G.R. Gritt’s upcoming record is about transformation in more ways than one, and gracing its six tracks is a voice that has undergone significant change. (Submitted)

G.R. Gritt’s new record is a testament to change

Gritt, an Indigenous, two-spirit, transgender artist plays Whitehorse’s Old Fire Hall on Jan. 10

G.R. Gritt’s upcoming record is about transformation in more ways than one. Themes address culture and language and the reclamation of those things. Part of how it is delivered is new: gracing its six tracks is a voice that has undergone significant change.

In some ways, Gritt said it signals a fresh start in their solo career, provided that the human voice is incomparable — it’s the most intimate instrument around.

“I started using testosterone, going through hormone therapy and it changed my voice,” they said. “I knew that was going to happen.

“I think folks who have heard me perform, I hope, will be delightfully surprised in the new sound and the new messages and ideas I have to share. There’s a whole new timbre. I’m really excited about that.”

Gritt, a transgender, two-spirit, Indigenous artist, now based in Sudbury, Ont., having uprooted from Yellowknife, plays Whitehorse’s Old Fire Hall on Jan. 10. They plan to play some new numbers there.

Gritt’s forthcoming, six-track album is coming out this year. They characterized it as having a “folk heart,” but not necessarily in line with that genre — more music created for and by the people. Analog drum samples and synthesizers run throughout.

They started Quantum Tangle, which won Indigenous album of the year at the 2017 Junos.

Such a vocal shift wasn’t without its difficulties. It meant waving goodbye, in a sense.

And there was fear. Gritt said it was unclear whether they would be able to sing ever again once going through hormone therapy.

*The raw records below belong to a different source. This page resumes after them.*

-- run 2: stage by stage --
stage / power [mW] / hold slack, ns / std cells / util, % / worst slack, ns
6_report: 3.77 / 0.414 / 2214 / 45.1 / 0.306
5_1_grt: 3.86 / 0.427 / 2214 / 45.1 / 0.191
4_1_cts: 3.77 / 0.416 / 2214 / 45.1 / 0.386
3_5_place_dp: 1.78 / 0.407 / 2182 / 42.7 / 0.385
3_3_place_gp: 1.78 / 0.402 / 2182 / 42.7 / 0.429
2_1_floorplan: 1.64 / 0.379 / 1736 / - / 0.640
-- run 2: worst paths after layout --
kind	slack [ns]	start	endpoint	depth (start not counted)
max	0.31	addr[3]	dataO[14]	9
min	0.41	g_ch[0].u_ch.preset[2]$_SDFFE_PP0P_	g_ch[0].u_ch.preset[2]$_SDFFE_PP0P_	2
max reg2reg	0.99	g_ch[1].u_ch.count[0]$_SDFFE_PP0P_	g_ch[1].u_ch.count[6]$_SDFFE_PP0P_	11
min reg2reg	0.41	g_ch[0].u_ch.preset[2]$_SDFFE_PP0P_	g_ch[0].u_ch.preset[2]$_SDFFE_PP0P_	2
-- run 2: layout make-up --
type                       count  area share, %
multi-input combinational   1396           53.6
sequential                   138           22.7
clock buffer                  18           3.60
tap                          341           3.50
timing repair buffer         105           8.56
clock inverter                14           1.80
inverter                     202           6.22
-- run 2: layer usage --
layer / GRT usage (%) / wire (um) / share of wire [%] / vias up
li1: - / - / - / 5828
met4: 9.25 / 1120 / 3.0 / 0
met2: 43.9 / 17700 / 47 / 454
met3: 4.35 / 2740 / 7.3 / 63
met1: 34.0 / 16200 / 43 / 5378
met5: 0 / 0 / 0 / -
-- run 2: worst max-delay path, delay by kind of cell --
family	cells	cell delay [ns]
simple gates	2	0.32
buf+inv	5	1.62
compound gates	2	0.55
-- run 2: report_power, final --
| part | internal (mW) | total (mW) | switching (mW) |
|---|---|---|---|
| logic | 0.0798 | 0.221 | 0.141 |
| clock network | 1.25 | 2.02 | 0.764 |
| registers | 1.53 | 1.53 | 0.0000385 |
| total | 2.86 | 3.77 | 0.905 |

“Everything, you know, research-wise was like, ‘You got a 50-50 shot.’”

They were processing the prospect of having to do backing vocals, focusing more on instrumentation. But there was no question: they were going for it, regardless of the outcome.

“If I hadn’t started hormone therapy, I don’t think I would want to sing anyway, like I don’t know how much joy I would have where I’d actually want to continue singing, so I didn’t have much of a choice.”

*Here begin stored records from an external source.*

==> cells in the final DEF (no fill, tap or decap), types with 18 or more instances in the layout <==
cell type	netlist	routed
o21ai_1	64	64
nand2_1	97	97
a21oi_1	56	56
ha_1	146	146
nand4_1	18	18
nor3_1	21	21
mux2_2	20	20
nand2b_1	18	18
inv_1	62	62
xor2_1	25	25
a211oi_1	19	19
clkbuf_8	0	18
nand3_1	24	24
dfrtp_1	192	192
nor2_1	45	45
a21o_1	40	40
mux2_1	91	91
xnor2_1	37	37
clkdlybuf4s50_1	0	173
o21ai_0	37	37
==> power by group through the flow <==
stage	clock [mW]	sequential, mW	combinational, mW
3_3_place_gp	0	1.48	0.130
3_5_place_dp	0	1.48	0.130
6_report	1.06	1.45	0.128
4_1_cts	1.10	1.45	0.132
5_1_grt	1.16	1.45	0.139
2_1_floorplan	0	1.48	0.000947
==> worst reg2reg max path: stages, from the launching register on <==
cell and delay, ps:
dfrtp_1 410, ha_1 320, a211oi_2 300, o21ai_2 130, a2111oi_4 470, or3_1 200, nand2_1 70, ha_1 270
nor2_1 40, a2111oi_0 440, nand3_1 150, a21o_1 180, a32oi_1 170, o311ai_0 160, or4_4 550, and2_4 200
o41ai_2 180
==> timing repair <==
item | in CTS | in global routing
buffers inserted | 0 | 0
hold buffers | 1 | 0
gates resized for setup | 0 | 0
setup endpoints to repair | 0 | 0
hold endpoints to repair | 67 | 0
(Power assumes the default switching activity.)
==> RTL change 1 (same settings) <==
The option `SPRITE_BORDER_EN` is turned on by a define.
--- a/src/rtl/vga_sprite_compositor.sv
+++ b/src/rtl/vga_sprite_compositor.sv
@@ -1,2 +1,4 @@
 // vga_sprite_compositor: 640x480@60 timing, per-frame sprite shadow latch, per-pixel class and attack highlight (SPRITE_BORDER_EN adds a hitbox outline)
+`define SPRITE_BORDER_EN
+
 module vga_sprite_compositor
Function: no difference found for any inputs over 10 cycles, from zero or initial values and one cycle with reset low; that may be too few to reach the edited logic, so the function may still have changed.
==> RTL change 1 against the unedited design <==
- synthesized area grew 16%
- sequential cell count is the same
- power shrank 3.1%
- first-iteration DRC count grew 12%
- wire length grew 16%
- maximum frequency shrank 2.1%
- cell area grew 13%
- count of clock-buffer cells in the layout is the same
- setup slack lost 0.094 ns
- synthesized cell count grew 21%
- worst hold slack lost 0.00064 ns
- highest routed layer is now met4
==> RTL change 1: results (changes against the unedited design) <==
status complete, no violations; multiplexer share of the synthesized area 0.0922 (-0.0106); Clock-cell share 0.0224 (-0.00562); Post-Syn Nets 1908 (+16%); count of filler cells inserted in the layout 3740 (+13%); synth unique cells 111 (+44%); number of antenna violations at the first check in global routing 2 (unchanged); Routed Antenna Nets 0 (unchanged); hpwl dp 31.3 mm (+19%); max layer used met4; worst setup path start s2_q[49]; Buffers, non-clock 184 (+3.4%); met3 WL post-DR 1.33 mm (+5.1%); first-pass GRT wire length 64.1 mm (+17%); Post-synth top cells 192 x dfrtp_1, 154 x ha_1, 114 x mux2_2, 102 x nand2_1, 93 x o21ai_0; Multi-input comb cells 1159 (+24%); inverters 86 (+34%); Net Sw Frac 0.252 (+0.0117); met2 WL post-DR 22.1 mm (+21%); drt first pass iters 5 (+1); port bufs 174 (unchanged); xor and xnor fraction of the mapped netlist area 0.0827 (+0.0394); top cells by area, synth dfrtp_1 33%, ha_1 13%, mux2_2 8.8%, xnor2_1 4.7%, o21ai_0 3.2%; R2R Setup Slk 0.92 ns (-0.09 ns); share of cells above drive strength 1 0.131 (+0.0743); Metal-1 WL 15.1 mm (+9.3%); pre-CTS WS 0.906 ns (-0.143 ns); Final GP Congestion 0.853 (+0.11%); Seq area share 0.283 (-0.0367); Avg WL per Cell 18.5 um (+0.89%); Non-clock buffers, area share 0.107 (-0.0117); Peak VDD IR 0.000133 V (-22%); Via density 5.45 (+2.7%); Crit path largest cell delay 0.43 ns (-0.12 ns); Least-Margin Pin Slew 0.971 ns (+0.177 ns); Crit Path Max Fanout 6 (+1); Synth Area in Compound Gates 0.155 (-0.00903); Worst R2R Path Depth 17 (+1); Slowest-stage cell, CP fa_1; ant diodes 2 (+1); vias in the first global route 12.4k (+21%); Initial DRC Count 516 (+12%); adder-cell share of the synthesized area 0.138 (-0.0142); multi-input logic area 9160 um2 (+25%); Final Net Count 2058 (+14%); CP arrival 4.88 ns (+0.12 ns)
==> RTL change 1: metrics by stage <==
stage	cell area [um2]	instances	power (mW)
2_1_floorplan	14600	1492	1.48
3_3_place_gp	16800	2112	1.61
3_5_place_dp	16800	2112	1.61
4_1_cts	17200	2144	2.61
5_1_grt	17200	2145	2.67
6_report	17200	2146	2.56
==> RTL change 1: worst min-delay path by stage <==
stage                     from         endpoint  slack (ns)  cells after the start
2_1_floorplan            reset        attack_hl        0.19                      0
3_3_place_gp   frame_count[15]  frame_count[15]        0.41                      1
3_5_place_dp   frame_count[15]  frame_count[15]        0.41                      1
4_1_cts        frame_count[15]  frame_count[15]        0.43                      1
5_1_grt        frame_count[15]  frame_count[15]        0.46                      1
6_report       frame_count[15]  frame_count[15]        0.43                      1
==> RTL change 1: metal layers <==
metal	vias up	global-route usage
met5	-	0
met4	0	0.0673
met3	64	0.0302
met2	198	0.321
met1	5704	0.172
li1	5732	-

After years of testosterone treatments, they can indeed sing. Getting to that point took effort, though, and patience in embracing changes.

“The voice is a very psychological thing. Your voice is an integral part of you. It’s probably the most unique and beautiful instrument someone possesses.

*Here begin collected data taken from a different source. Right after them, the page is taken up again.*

[src/rtl/network_pkg.sv]
// ---------------------------------------------------------------------------
// network_pkg
// Shared definitions for the network run requester:
//   - run_cycles(): nominal run length of run_network for a given geometry
//   - bal_w():      width of the run_network balance output
//   - max_int():    helper for sizing counters
//   - class-code constants returned by run_network
//   - req_state_e:  requester FSM state encoding
// ---------------------------------------------------------------------------
package network_pkg;

    localparam logic [1:0] CLS_UNKNOWN = 2'b00;
    localparam logic [1:0] CLS_POS     = 2'b01;
    localparam logic [1:0] CLS_NEG     = 2'b10;

    typedef enum logic [2:0] {
        ST_IDLE,
        ST_START,
        ST_RUN,
        ST_SAMPLE,
        ST_RESP
    } req_state_e;

    // run_network needs HEIGHT * 2**(WIDTH+2) cycles to produce its class code.
    function automatic int run_cycles(input int width, input int height);
        return height * (1 << (width + 2));
    endfunction

    // Balance spans the full signed range of HEIGHT inputs of WIDTH-bit weights.
    function automatic int bal_w(input int width, input int height);
        return $clog2(height * (1 << width));
    endfunction

    function automatic int max_int(input int a, input int b);
        return (a > b) ? a : b;
    endfunction

endpackage

[src/rtl/network_run_requester_run_timer.sv]
// ---------------------------------------------------------------------------
// run_timer
// Loadable down-counter. A load sets the count; the counter then decrements
// once per cycle down to zero and stays there. tc is high during the last
// counted cycle (count == 1), so loading N gives a tc exactly N cycles after
// the load edge, which lets the owner change state on the very next edge.
//
// Ports:
//   clk       in   1    clock
//   rst       in   1    synchronous active-high reset (count -> 0)
//   load      in   1    load load_val into the counter
//   load_val  in   TW   cycle count to time (>= 1)
//   tc        out  1    terminal-count pulse
// ---------------------------------------------------------------------------
module run_timer #(
    parameter int TW = 8
) (
    input  logic          clk,
    input  logic          rst,
    input  logic          load,
    input  logic [TW-1:0] load_val,
    output logic          tc
);

    logic [TW-1:0] count_q;
    logic [TW-1:0] count_d;

    always_comb begin
        count_d = count_q;
        if (load) begin
            count_d = load_val;
        end else if (count_q != '0) begin
            count_d = count_q - TW'(1);
        end
    end

    // NOTE: state registers use non-blocking assignments so every flop samples
    // the pre-edge values of its peers; blocking here would create ordering races.
    always_ff @(posedge clk) begin
        if (rst) begin
            count_q <= '0;
        end else begin
            count_q <= count_d;
        end
    end

    assign tc = (count_q == TW'(1));

endmodule

[src/rtl/network_run_requester.sv]
// ---------------------------------------------------------------------------
// network_run_requester
// Issuing side of the run_network interface. Accepts one pixel vector per
// host request, pulses net_start for START_CYCLES cycles, waits the fixed run
// length plus SETTLE cycles, samples the class code and balance, and offers
// them on a valid/ready response port. Also keeps saturating tallies of
// positive and negative results delivered to the host.
//
// Ports:
//   clk, rst          clock, synchronous active-high reset
//   req_valid/ready   request handshake (ready only in IDLE)
//   req_pixels        pixel vector captured on the request handshake
//   rsp_valid/ready   response handshake
//   rsp_class         01 pos, 10 neg, 00 on error
//   rsp_balance       sampled network balance
//   rsp_error         sampled code was 00 or 11
//   net_start         start strobe to run_network
//   net_pixels        pixels to run_network, held from capture to capture
//   net_neuron_out    class code from run_network
//   net_balance       balance from run_network
//   clr_counts        zero both tallies (wins over an increment)
//   busy              high in every state except IDLE
//   pos_count         saturating count of delivered 01 results
//   neg_count         saturating count of delivered 10 results
// ---------------------------------------------------------------------------
module network_run_requester
    import network_pkg::*;
#(
    parameter int WIDTH        = 8,
    parameter int HEIGHT       = 7,
    parameter int START_CYCLES = 1,
    parameter int SETTLE       = 2,
    parameter int CNT_W        = 16,
    parameter int BAL_W        = bal_w(WIDTH, HEIGHT)
) (
    input  logic              clk,
    input  logic              rst,
    input  logic              req_valid,
    output logic              req_ready,
    input  logic [HEIGHT-1:0] req_pixels,
    output logic              rsp_valid,
    input  logic              rsp_ready,
    output logic [1:0]        rsp_class,
    output logic [BAL_W-1:0]  rsp_balance,
    output logic              rsp_error,
    output logic              net_start,
    output logic [HEIGHT-1:0] net_pixels,
    input  logic [1:0]        net_neuron_out,
    input  logic [BAL_W-1:0]  net_balance,
    input  logic              clr_counts,
    output logic              busy,
    output logic [CNT_W-1:0]  pos_count,
    output logic [CNT_W-1:0]  neg_count
);

    localparam int RUN_CYCLES = run_cycles(WIDTH, HEIGHT);
    localparam int RUN_LEN    = RUN_CYCLES + SETTLE;
    localparam int TMR_W      = $clog2(max_int(START_CYCLES, RUN_LEN) + 1);

    localparam logic [TMR_W-1:0] START_LOAD = TMR_W'(START_CYCLES);
    localparam logic [TMR_W-1:0] RUN_LOAD   = TMR_W'(RUN_LEN);
    localparam logic [CNT_W-1:0] CNT_MAX    = '1;

    req_state_e          state_q,       state_d;
    logic                req_ready_q,   req_ready_d;
    logic                busy_q,        busy_d;
    logic                net_start_q,   net_start_d;
    logic [HEIGHT-1:0]   net_pixels_q,  net_pixels_d;
    logic                rsp_valid_q,   rsp_valid_d;
    logic [1:0]          rsp_class_q,   rsp_class_d;
    logic [BAL_W-1:0]    rsp_balance_q, rsp_balance_d;
    logic                rsp_error_q,   rsp_error_d;
    logic [CNT_W-1:0]    pos_count_q,   pos_count_d;
    logic [CNT_W-1:0]    neg_count_q,   neg_count_d;

    logic                tmr_load;
    logic [TMR_W-1:0]    tmr_load_val;
    logic                tmr_tc;
    logic                rsp_accept;

    // One timer serves both the START pulse and the RUN wait.
    run_timer #(
        .TW (TMR_W)
    ) u_timer (
        .clk      (clk),
        .rst      (rst),
        .load     (tmr_load),
        .load_val (tmr_load_val),
        .tc       (tmr_tc)
    );

    assign rsp_accept = rsp_valid_q && rsp_ready;

    // NOTE: every signal written here gets a default first, so no path leaves
    // a value unassigned and no latch is inferred.
    always_comb begin
        state_d       = state_q;
        net_start_d   = net_start_q;
        net_pixels_d  = net_pixels_q;
        rsp_valid_d   = rsp_valid_q;
        rsp_class_d   = rsp_class_q;
        rsp_balance_d = rsp_balance_q;
        rsp_error_d   = rsp_error_q;
        pos_count_d   = pos_count_q;
        neg_count_d   = neg_count_q;
        tmr_load      = 1'b0;
        tmr_load_val  = '0;

        unique case (state_q)
            ST_IDLE: begin
                if (req_valid && req_ready_q) begin
                    state_d      = ST_START;
                    net_pixels_d = req_pixels;
                    net_start_d  = 1'b1;
                    tmr_load     = 1'b1;
                    tmr_load_val = START_LOAD;
                end
            end
            ST_START: begin
                if (tmr_tc) begin
                    state_d      = ST_RUN;
                    net_start_d  = 1'b0;
                    tmr_load     = 1'b1;
                    tmr_load_val = RUN_LOAD;
                end
            end
            ST_RUN: begin
                if (tmr_tc) begin
                    state_d = ST_SAMPLE;
                end
            end
            ST_SAMPLE: begin
                rsp_balance_d = net_balance;
                rsp_valid_d   = 1'b1;
                state_d       = ST_RESP;
                if (net_neuron_out == CLS_POS || net_neuron_out == CLS_NEG) begin
                    rsp_class_d = net_neuron_out;
                    rsp_error_d = 1'b0;
                end else begin
                    rsp_class_d = CLS_UNKNOWN;
                    rsp_error_d = 1'b1;
                end
            end
            ST_RESP: begin
                if (rsp_ready) begin
                    rsp_valid_d = 1'b0;
                    state_d     = ST_IDLE;
                end
            end
            default: state_d = ST_IDLE;
        endcase

        // Ready/busy are registered copies of the next state, so req_ready
        // cannot rise in the cycle a response is being accepted.
        req_ready_d = (state_d == ST_IDLE);
        busy_d      = (state_d != ST_IDLE);

        if (clr_counts) begin
            pos_count_d = '0;
            neg_count_d = '0;
        end else if (rsp_accept && !rsp_error_q) begin
            if (rsp_class_q == CLS_POS && pos_count_q != CNT_MAX) begin
                pos_count_d = pos_count_q + CNT_W'(1);
            end
            if (rsp_class_q == CLS_NEG && neg_count_q != CNT_MAX) begin
                neg_count_d = neg_count_q + CNT_W'(1);
            end
        end
    end

    // NOTE: the reset puts every register into a defined state, so a reset in
    // mid-run drops net_start and discards the in-flight result immediately.
    always_ff @(posedge clk) begin
        if (rst) begin
            state_q       <= ST_IDLE;
            req_ready_q   <= 1'b1;
            busy_q        <= 1'b0;
            net_start_q   <= 1'b0;
            net_pixels_q  <= '0;
            rsp_valid_q   <= 1'b0;
            rsp_class_q   <= CLS_UNKNOWN;
            rsp_balance_q <= '0;
            rsp_error_q   <= 1'b0;
            pos_count_q   <= '0;
            neg_count_q   <= '0;
        end else begin
            state_q       <= state_d;
            req_ready_q   <= req_ready_d;
            busy_q        <= busy_d;
            net_start_q   <= net_start_d;
            net_pixels_q  <= net_pixels_d;
            rsp_valid_q   <= rsp_valid_d;
            rsp_class_q   <= rsp_class_d;
            rsp_balance_q <= rsp_balance_d;
            rsp_error_q   <= rsp_error_d;
            pos_count_q   <= pos_count_d;
            neg_count_q   <= neg_count_d;
        end
    end

    assign req_ready   = req_ready_q;
    assign busy        = busy_q;
    assign net_start   = net_start_q;
    assign net_pixels  = net_pixels_q;
    assign rsp_valid   = rsp_valid_q;
    assign rsp_class   = rsp_class_q;
    assign rsp_balance = rsp_balance_q;
    assign rsp_error   = rsp_error_q;
    assign pos_count   = pos_count_q;
    assign neg_count   = neg_count_q;

endmodule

“Your voice resonates in your body, it resonates in your skull. There would be times when I would be singing and a specific note resonated differently in my face, and it would surprise me. It was just my bones resonating in a different way. It is like learning a whole new instrument, but it’s the one you know most intimately and now it’s brand new. It’s a little bit bananas.

“I also had to say goodbye to the voice that I had. I don’t know what else to compare it to other than saying it’s kind of like saying goodbye to an old friend, but your friend is still there, just different.”

Themes of the record revolve around Gritt’s grandmother, their Nana, who attended residential school in the Killarney, Ont. area. She never passed down her culture and language.

She had this violin, too, that sat in a corner of her living room.

“I inherited it from her when she passed away when I was in my teens,” Gritt said. “No one knew where it came from. I don’t know if she ever even played it.

“So, I’m kind of like, if I can take that instrument and repair it and play it on this album, then maybe there’s also parts of my culture, my language that I can also reclaim and repair or revitalize, even if it’s just a little bit. If I can do that, then it’s this beautiful metaphor for my relationship with my Nana and also my relationship with me learning my language and my culture.”

Gritt performs at 7 p.m. Tickets are $20.